What to produce:
Copy, from the data below, each line that has the word "also".
BEGIN
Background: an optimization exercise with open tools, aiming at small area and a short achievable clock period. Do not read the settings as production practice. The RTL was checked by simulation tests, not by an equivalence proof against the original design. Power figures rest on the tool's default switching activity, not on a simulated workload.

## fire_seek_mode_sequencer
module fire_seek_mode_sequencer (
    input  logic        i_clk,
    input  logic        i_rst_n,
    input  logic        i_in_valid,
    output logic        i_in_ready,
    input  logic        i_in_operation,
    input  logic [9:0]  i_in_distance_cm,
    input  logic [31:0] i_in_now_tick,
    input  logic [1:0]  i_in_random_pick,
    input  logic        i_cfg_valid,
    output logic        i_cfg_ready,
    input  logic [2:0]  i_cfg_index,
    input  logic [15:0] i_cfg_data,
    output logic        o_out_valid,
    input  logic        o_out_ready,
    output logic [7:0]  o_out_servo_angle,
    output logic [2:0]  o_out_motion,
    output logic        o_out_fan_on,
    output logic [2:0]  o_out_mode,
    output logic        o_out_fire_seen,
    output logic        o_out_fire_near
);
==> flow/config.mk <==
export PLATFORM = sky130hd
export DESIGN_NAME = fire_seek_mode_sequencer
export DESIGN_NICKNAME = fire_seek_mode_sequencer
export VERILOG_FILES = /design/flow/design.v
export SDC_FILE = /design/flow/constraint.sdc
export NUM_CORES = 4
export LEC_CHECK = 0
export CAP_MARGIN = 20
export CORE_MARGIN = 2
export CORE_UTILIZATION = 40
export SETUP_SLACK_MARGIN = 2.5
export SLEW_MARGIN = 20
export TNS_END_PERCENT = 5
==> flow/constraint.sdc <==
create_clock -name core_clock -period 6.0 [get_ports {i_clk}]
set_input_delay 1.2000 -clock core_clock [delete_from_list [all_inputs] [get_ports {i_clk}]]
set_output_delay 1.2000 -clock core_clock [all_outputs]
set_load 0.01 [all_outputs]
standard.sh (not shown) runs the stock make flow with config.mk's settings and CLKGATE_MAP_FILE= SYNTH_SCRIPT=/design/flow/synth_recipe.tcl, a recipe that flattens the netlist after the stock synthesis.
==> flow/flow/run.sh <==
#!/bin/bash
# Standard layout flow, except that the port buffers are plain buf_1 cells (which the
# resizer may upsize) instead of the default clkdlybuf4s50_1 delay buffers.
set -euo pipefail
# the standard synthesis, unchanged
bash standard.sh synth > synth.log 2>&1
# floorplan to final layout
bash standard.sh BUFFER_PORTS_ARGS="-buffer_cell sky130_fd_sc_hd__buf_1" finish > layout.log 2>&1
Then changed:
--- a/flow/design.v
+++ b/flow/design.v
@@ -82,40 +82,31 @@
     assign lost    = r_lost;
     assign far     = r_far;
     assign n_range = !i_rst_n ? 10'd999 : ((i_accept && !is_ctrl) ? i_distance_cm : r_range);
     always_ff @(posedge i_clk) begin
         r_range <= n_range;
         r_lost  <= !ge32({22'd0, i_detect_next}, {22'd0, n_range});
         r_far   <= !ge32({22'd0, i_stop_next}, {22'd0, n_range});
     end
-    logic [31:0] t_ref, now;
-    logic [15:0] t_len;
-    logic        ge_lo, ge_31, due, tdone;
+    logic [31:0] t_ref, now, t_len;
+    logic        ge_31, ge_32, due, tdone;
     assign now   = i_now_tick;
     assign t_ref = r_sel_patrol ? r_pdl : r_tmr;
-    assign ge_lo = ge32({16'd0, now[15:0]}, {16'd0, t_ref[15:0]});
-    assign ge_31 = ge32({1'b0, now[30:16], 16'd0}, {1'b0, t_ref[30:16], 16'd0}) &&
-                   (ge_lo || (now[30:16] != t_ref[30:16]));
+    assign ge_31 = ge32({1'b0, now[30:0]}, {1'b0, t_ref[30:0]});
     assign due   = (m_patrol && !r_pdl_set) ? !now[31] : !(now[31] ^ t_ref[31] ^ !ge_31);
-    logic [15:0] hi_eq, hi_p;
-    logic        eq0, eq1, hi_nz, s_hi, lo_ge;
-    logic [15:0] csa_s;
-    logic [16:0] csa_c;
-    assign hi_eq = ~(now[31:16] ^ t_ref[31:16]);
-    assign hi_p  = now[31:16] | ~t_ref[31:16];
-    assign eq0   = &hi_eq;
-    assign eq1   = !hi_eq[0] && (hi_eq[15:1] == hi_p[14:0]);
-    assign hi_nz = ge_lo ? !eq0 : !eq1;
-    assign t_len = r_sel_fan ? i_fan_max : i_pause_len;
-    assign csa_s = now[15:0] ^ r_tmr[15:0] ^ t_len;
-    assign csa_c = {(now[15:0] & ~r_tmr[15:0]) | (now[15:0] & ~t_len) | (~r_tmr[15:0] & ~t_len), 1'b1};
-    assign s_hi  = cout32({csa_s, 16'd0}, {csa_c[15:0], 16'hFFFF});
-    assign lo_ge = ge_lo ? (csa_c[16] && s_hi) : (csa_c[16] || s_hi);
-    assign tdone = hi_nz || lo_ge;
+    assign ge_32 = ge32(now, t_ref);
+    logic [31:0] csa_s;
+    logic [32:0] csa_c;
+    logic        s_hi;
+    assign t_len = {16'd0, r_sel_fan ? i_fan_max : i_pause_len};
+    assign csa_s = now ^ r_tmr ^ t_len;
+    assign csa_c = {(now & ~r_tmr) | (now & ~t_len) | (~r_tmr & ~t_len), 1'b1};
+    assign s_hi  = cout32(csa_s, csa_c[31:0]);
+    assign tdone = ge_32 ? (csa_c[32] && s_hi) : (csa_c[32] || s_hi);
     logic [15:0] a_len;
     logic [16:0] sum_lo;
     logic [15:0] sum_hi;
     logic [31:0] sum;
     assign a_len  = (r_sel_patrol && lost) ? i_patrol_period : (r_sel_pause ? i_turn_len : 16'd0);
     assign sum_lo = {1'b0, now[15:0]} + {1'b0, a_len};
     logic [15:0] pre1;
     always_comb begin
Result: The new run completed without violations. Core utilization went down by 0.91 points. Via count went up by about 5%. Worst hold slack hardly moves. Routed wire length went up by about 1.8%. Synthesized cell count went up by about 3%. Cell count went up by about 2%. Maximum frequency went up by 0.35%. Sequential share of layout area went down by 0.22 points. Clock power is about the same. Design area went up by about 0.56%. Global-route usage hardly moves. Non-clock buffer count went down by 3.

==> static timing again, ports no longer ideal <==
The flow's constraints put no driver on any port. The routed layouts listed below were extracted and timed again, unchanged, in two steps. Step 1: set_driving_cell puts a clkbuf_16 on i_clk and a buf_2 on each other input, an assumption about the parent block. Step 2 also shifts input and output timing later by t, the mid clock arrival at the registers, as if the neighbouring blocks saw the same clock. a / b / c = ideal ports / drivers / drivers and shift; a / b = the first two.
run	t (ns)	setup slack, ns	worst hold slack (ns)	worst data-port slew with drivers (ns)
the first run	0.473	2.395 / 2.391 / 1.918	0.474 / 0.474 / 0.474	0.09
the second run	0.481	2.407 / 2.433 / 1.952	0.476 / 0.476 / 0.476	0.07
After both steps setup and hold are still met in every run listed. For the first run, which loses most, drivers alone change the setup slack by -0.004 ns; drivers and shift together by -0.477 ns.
END
BEGIN
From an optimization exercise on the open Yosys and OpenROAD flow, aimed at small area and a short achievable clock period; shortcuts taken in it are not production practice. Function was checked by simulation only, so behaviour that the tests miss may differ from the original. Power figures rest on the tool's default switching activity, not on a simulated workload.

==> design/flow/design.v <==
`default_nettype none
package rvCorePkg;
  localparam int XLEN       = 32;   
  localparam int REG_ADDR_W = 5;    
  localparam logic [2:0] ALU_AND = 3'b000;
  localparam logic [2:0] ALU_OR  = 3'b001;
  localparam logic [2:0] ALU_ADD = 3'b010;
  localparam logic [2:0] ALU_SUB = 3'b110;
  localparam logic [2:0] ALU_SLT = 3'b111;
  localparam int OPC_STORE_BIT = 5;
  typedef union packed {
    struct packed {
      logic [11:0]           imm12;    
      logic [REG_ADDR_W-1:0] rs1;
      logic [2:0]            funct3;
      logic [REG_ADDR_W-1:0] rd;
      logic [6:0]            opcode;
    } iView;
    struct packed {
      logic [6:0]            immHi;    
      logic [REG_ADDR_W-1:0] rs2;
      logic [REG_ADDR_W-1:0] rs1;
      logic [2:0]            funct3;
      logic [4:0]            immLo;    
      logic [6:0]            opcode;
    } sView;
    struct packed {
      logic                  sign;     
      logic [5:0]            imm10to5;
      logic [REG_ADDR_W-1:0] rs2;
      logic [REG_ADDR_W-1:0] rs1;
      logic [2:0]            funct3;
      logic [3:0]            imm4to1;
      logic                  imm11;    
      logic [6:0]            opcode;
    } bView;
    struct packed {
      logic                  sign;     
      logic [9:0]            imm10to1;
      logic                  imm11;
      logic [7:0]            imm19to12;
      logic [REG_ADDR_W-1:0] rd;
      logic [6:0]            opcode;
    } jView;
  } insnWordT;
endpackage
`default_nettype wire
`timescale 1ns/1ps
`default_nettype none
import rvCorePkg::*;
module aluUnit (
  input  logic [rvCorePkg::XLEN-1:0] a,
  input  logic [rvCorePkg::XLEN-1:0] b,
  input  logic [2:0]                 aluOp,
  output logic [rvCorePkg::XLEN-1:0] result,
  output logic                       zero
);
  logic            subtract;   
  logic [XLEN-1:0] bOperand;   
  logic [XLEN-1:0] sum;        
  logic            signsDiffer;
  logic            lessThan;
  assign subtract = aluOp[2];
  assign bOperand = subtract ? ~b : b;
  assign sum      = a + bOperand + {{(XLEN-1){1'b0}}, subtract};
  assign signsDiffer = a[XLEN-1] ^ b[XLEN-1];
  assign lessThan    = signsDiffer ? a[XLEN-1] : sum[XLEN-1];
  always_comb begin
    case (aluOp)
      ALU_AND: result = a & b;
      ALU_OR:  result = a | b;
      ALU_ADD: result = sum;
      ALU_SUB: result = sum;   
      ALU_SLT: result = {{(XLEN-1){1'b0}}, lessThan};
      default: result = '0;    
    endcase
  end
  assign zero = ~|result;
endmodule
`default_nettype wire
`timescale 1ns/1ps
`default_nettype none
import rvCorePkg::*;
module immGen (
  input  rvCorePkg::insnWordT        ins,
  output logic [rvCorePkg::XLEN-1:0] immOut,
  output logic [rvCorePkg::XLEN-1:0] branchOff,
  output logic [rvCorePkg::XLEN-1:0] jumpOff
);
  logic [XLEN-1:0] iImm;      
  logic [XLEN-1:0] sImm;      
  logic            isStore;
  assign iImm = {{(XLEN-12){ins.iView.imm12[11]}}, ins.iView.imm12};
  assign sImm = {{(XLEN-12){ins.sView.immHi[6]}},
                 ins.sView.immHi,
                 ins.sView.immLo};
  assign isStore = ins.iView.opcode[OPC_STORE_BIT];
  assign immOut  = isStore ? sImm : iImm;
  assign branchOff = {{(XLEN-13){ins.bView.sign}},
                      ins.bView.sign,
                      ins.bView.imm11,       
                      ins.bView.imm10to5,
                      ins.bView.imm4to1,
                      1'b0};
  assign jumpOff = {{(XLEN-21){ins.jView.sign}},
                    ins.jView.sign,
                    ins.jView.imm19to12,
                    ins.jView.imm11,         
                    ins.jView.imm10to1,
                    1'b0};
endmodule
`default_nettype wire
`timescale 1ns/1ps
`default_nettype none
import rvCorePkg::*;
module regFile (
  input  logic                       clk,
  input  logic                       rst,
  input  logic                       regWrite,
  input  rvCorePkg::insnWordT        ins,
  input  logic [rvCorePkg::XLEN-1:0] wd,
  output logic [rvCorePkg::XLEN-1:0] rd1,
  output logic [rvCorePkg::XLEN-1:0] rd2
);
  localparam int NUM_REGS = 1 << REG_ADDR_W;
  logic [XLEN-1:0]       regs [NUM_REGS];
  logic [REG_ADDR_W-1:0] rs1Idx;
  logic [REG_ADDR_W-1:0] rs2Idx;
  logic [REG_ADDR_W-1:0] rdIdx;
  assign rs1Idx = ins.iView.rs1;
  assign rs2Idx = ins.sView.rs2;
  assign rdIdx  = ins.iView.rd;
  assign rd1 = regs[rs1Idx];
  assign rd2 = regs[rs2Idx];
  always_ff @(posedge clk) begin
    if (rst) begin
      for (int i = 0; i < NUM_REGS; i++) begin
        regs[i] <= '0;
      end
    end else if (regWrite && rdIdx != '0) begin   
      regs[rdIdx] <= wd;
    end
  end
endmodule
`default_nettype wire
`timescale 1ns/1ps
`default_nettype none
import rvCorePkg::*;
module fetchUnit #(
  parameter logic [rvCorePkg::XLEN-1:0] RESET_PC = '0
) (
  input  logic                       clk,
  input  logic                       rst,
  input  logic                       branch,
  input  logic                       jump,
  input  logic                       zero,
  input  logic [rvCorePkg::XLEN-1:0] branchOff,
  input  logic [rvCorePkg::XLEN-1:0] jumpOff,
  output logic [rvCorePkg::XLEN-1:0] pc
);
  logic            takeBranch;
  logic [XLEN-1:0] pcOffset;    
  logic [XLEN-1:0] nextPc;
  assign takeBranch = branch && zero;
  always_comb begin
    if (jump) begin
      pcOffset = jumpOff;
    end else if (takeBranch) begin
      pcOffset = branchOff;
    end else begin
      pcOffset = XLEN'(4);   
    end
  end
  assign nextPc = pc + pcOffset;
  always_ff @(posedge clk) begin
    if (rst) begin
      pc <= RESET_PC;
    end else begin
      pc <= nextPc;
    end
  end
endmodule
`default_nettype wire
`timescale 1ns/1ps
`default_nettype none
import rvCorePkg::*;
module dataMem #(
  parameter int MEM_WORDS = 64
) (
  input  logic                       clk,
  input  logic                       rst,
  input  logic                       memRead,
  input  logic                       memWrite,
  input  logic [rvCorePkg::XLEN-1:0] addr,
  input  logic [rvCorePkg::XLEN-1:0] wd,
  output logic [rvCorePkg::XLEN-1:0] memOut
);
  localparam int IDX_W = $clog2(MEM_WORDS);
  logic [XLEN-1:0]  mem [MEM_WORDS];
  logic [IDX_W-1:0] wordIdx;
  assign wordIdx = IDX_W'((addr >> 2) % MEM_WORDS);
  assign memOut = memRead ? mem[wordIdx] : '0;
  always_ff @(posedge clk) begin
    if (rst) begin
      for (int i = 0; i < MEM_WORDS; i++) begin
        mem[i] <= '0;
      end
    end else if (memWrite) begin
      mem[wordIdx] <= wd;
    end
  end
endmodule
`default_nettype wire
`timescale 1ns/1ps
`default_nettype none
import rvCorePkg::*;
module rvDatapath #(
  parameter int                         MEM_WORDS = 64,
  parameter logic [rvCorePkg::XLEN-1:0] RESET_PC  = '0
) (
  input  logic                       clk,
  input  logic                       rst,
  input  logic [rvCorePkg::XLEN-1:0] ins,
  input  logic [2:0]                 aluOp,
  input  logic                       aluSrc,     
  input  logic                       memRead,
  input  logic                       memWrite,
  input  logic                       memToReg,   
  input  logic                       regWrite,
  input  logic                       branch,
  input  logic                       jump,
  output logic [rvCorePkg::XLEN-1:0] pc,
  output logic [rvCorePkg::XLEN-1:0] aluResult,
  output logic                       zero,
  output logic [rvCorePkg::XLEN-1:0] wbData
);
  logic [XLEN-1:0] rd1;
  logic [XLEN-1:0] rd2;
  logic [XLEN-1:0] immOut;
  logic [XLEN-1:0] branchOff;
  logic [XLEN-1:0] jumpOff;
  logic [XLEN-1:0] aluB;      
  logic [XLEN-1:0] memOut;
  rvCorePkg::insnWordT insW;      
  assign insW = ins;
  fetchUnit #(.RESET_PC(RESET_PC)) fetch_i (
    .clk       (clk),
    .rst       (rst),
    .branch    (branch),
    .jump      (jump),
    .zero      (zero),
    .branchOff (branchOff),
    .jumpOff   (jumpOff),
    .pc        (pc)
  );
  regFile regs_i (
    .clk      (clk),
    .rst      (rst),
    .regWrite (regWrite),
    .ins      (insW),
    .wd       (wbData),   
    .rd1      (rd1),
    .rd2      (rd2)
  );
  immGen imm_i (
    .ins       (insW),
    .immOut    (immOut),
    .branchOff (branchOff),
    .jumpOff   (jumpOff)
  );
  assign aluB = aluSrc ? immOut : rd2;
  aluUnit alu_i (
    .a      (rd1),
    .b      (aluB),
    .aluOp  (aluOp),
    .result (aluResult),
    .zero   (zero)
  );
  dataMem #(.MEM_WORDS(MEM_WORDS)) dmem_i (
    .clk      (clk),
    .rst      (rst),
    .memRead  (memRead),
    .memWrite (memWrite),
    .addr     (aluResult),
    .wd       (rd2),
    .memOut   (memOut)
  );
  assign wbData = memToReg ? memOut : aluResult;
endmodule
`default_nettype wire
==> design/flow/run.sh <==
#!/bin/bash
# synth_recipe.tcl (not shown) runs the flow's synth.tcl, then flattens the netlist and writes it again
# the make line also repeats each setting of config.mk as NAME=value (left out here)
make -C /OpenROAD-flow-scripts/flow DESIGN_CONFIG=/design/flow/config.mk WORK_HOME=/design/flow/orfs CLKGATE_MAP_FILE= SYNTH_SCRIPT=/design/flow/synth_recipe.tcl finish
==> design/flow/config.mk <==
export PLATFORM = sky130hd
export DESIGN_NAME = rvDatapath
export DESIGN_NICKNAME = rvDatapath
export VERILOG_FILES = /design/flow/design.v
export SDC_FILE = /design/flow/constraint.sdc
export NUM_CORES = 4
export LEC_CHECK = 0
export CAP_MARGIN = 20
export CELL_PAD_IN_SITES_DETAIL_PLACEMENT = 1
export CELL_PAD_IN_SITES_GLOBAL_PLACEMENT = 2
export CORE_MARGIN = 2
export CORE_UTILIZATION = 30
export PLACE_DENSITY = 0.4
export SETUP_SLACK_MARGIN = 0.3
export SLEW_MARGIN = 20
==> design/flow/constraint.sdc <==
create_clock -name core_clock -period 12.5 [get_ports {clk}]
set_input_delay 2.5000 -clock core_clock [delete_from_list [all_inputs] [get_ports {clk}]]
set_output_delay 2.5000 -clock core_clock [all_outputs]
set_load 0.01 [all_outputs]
END
Your response:
The flow's constraints put no driver on any port. The routed layouts listed below were extracted and timed again, unchanged, in two steps. Step 1: set_driving_cell puts a clkbuf_16 on i_clk and a buf_2 on each other input, an assumption about the parent block. Step 2 also shifts input and output timing later by t, the mid clock arrival at the registers, as if the neighbouring blocks saw the same clock. a / b / c = ideal ports / drivers / drivers and shift; a / b = the first two.
# the make line also repeats each setting of config.mk as NAME=value (left out here)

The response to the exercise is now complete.